(Records drawn from a dataset)
════════════════
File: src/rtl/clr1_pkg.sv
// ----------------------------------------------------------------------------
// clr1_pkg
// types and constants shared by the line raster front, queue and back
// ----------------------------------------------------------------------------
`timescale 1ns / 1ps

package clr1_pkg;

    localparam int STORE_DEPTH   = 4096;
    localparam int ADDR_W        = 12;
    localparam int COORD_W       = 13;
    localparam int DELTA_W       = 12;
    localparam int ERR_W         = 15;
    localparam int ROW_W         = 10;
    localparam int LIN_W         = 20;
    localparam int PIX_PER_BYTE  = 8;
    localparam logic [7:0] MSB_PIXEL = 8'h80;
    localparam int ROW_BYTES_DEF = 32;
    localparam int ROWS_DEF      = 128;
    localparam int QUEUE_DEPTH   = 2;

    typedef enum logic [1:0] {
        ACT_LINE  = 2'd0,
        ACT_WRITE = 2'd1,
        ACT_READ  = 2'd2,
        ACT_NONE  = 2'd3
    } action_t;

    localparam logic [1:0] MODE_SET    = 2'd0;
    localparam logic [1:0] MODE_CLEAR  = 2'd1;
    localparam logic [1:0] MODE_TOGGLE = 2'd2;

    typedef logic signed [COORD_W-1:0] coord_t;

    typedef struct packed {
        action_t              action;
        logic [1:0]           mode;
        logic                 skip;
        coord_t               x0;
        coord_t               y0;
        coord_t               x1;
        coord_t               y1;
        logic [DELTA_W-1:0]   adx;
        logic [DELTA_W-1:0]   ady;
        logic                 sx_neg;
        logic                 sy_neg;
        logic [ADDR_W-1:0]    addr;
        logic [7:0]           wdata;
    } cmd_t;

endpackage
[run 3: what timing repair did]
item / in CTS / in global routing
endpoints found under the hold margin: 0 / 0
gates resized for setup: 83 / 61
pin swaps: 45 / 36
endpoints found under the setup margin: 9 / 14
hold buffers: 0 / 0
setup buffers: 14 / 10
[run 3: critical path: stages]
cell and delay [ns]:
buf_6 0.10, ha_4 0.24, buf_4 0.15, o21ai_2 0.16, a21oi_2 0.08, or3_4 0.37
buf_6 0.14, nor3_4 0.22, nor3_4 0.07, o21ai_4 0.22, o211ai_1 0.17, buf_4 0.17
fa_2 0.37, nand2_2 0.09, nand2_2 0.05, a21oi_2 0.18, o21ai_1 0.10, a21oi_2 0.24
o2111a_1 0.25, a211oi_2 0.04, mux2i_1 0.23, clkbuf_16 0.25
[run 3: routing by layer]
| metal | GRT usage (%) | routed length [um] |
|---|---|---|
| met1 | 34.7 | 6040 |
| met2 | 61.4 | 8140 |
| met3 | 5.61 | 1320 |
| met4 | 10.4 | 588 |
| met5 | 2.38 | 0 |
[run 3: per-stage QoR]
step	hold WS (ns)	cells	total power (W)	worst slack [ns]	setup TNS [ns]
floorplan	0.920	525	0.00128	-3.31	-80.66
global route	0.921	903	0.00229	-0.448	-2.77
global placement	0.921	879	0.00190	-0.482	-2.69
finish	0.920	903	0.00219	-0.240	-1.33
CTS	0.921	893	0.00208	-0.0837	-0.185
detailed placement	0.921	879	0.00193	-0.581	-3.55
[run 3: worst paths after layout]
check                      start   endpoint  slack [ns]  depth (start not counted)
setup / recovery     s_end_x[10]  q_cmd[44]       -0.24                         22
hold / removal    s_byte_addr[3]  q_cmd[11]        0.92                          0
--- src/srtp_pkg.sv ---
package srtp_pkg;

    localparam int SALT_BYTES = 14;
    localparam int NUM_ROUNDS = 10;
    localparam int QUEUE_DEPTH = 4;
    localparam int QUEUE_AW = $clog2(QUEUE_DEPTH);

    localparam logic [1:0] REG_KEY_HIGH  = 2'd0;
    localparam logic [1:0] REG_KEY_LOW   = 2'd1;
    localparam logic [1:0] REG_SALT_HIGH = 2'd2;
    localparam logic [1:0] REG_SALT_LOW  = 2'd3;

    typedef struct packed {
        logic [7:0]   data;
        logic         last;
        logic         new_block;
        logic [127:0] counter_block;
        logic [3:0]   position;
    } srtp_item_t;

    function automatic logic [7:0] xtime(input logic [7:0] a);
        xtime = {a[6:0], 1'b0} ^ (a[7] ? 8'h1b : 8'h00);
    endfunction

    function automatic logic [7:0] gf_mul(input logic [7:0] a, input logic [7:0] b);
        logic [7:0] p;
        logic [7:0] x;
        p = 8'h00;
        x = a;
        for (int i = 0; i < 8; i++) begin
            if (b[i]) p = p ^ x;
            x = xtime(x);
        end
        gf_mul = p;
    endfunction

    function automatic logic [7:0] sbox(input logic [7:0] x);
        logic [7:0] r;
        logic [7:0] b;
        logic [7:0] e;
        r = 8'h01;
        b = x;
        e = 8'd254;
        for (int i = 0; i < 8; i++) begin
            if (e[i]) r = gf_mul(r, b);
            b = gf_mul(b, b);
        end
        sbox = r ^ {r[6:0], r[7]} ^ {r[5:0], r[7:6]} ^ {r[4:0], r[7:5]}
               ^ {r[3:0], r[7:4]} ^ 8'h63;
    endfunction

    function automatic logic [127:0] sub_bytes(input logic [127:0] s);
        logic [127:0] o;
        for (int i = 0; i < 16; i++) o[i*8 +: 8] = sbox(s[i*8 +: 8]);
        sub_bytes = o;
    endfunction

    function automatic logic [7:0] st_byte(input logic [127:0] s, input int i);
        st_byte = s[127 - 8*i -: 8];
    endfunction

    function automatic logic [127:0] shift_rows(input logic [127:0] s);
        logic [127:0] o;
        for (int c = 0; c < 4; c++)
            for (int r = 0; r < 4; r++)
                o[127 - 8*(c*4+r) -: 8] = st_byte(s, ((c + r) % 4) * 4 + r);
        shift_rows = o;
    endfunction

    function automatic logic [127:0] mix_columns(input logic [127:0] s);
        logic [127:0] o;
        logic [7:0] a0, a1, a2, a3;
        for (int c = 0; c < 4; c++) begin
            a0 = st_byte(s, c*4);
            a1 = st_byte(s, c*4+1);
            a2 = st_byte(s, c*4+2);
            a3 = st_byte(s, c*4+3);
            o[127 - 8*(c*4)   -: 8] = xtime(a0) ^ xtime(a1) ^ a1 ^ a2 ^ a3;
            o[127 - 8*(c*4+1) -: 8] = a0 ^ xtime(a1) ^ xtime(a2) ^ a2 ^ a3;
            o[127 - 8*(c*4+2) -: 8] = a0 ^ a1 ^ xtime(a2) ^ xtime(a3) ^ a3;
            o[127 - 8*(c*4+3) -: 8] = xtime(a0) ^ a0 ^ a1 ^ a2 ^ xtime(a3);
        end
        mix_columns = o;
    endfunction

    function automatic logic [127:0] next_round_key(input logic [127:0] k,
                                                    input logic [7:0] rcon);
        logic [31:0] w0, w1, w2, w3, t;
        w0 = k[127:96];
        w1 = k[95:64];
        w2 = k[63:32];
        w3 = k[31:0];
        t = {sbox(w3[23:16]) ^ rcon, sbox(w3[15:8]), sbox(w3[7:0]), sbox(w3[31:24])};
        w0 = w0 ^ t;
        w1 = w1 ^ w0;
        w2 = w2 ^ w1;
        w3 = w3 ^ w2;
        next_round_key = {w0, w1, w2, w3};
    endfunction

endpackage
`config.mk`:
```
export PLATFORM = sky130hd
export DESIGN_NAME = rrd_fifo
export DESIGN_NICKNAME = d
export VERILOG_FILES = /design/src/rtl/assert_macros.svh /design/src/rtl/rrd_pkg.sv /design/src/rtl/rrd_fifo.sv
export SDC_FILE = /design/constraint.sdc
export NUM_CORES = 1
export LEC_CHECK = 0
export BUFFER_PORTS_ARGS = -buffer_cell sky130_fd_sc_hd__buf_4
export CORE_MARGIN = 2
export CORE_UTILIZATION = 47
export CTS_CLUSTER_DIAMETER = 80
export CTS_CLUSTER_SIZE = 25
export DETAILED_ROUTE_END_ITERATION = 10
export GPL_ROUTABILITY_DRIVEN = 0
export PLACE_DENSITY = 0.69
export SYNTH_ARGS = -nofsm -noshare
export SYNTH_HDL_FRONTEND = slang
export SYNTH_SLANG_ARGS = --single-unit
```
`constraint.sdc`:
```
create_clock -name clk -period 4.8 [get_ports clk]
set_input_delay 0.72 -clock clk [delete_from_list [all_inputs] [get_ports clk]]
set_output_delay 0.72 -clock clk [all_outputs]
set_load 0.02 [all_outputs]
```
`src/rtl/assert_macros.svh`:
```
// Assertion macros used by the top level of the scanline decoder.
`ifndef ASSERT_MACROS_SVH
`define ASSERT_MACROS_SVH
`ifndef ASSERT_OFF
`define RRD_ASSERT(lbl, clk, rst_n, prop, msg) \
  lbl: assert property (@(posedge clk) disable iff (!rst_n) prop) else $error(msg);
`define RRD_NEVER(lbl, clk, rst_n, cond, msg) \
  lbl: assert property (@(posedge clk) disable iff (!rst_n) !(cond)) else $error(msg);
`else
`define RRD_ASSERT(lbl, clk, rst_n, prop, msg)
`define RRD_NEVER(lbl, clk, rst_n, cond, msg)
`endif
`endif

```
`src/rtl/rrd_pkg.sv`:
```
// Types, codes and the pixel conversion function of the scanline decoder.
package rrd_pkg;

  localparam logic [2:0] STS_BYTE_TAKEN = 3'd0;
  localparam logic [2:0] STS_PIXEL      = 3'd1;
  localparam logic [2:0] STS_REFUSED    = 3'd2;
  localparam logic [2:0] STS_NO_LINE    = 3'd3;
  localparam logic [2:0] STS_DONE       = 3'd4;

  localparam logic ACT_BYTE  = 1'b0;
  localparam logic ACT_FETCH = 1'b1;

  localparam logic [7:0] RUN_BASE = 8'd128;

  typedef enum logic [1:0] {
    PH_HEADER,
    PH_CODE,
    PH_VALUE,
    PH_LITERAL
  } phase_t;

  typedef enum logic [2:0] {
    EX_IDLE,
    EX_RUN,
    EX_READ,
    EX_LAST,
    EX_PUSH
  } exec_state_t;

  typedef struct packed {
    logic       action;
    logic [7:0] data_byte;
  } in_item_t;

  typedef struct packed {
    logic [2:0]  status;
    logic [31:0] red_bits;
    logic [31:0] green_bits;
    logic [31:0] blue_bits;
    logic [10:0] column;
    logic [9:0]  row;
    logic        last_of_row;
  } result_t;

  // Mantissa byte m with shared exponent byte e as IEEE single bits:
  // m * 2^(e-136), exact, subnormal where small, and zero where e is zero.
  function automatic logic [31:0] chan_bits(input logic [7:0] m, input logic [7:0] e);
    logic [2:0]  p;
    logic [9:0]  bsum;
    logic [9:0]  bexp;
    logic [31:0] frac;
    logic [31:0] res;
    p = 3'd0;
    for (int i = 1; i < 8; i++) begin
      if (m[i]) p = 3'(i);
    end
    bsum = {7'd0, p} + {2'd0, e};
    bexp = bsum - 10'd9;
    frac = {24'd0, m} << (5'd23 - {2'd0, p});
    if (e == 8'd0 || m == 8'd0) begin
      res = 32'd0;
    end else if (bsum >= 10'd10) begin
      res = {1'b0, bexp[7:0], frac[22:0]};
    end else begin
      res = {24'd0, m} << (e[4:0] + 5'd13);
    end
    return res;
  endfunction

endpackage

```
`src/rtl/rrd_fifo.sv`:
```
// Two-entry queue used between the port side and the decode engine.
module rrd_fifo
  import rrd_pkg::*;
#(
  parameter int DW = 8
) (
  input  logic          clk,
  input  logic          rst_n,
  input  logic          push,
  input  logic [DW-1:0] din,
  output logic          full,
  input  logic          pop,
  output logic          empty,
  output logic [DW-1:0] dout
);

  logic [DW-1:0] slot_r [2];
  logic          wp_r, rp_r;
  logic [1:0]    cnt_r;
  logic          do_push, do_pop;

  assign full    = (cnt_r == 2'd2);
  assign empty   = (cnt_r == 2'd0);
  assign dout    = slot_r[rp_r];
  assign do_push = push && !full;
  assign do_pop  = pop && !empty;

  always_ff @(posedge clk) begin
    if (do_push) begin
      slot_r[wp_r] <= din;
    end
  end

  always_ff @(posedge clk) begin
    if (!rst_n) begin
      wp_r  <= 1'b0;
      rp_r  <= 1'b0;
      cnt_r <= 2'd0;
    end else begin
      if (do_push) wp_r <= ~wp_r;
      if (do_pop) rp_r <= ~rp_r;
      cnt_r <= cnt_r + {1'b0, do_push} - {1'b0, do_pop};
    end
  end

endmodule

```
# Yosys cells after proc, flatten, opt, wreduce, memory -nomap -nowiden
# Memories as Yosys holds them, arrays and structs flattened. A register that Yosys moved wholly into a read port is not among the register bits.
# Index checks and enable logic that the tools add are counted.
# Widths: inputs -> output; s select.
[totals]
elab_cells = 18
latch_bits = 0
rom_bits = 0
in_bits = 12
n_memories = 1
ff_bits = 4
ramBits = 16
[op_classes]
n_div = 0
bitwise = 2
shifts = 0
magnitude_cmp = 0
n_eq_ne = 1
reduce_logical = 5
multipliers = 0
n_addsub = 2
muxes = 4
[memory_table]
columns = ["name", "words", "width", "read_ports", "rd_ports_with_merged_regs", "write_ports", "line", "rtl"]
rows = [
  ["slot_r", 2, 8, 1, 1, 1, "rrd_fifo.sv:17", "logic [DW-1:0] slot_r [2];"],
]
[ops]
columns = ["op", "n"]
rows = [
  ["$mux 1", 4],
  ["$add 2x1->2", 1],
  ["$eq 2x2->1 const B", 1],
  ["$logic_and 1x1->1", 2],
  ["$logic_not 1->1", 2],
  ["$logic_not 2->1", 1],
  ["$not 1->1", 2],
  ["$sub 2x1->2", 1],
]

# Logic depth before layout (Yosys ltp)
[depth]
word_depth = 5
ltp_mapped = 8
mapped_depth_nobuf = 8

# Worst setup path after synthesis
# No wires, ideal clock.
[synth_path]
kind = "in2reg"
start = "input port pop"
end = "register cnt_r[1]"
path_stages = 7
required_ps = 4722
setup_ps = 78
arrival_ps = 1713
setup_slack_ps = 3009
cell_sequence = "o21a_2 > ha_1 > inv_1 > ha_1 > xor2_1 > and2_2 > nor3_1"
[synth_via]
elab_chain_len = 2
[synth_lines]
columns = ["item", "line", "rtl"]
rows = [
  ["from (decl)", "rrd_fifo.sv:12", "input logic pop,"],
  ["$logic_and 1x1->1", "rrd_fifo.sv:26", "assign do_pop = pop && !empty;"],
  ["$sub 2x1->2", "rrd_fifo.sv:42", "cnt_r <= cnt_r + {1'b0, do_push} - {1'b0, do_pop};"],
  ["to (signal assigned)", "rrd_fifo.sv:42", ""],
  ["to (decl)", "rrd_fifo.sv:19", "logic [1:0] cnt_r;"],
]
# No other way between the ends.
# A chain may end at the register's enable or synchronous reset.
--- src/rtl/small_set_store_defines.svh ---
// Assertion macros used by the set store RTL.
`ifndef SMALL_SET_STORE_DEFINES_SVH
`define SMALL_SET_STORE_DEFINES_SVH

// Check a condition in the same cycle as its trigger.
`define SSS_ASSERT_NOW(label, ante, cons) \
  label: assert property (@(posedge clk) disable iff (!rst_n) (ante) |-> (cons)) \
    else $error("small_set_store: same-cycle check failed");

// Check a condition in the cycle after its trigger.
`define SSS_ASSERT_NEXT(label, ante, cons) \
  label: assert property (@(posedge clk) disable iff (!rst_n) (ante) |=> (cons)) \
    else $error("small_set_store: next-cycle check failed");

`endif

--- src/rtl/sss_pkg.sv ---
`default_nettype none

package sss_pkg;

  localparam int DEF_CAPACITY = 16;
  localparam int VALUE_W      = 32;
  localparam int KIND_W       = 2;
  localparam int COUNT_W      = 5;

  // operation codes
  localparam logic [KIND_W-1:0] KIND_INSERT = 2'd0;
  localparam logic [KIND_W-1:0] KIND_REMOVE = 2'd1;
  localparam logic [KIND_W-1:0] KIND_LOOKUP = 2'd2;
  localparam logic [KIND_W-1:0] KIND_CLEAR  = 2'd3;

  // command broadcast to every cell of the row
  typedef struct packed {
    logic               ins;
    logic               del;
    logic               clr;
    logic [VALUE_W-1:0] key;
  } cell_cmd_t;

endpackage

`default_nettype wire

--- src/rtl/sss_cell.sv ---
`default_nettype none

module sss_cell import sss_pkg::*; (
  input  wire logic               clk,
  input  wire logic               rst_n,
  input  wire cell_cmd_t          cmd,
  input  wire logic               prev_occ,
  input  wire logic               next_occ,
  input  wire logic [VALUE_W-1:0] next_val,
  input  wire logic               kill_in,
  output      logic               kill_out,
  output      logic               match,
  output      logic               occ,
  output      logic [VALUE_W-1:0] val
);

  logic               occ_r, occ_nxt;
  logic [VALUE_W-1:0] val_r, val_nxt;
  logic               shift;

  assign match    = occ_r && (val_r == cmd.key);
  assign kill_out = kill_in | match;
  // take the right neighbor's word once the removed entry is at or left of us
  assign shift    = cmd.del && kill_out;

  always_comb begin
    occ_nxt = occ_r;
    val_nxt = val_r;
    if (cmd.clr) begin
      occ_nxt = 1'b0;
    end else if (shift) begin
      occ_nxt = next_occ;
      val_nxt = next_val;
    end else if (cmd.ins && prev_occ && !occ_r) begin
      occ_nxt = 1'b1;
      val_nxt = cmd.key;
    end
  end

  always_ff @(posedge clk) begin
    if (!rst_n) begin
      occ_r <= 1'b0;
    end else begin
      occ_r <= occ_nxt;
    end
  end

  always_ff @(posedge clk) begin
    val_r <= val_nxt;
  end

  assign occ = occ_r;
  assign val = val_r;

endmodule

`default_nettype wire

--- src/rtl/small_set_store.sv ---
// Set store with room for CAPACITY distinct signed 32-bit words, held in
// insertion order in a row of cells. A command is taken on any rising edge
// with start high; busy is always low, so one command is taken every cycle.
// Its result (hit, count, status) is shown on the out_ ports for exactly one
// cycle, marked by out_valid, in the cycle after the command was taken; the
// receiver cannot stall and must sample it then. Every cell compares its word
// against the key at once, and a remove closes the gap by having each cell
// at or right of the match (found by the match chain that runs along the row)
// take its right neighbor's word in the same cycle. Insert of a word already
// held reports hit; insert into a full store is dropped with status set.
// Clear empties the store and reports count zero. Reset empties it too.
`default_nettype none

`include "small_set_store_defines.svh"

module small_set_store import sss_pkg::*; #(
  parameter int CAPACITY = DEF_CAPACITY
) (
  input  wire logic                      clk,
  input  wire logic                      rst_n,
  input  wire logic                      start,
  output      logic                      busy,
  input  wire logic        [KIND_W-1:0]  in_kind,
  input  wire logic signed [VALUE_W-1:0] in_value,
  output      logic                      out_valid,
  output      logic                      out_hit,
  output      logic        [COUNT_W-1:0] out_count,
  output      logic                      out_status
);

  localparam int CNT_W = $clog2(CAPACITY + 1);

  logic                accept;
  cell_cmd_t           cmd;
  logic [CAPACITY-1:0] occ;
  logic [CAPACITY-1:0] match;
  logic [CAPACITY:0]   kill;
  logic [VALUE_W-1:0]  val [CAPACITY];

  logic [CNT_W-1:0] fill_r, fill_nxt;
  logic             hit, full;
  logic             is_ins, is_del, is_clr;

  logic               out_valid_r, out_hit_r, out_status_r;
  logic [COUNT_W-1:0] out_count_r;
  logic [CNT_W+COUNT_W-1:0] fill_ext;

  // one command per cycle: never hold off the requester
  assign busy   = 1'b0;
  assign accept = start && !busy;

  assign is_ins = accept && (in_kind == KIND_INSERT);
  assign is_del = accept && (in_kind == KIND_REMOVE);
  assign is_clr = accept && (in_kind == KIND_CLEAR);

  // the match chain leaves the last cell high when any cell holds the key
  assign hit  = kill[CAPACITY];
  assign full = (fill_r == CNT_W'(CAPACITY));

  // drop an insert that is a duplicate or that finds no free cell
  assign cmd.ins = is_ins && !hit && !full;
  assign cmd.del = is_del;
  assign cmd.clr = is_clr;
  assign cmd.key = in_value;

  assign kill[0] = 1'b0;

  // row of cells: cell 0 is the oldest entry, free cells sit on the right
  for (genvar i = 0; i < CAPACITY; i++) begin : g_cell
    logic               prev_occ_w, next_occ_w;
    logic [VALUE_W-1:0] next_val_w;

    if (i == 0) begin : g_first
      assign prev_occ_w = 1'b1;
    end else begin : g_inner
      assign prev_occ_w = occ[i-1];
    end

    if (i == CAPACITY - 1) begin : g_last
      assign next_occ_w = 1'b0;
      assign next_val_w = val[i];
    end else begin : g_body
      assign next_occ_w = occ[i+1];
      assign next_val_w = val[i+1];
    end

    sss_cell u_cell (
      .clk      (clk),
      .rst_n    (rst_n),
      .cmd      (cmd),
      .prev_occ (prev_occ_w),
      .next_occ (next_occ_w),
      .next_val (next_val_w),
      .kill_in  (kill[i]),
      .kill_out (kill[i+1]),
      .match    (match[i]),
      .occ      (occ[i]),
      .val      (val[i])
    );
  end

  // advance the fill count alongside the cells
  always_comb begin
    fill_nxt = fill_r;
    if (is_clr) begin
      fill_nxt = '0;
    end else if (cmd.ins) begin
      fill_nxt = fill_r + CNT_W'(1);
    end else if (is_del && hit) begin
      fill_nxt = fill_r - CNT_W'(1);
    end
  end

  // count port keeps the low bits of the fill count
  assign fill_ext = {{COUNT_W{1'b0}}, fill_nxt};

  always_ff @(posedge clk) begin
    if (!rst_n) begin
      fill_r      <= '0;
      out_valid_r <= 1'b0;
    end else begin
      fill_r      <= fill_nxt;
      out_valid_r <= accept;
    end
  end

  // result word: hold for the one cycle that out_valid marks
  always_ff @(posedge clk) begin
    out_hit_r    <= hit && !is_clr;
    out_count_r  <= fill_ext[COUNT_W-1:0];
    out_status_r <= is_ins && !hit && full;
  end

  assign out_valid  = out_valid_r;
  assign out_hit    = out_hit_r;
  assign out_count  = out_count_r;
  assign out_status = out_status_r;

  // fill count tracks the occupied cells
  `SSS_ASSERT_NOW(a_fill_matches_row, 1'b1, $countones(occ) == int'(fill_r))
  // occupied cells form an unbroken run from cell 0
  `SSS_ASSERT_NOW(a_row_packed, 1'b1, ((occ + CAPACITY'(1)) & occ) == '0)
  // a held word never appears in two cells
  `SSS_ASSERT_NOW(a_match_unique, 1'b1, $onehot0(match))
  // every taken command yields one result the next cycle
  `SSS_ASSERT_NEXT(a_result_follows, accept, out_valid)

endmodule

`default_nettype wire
════════════════
## TASK DIRECTIONS
Gather up, from the records above, each line where the word "zero" appears.

## RESULT OF THE TASK
  // m * 2^(e-136), exact, subnormal where small, and zero where e is zero.
// Clear empties the store and reports count zero. Reset empties it too.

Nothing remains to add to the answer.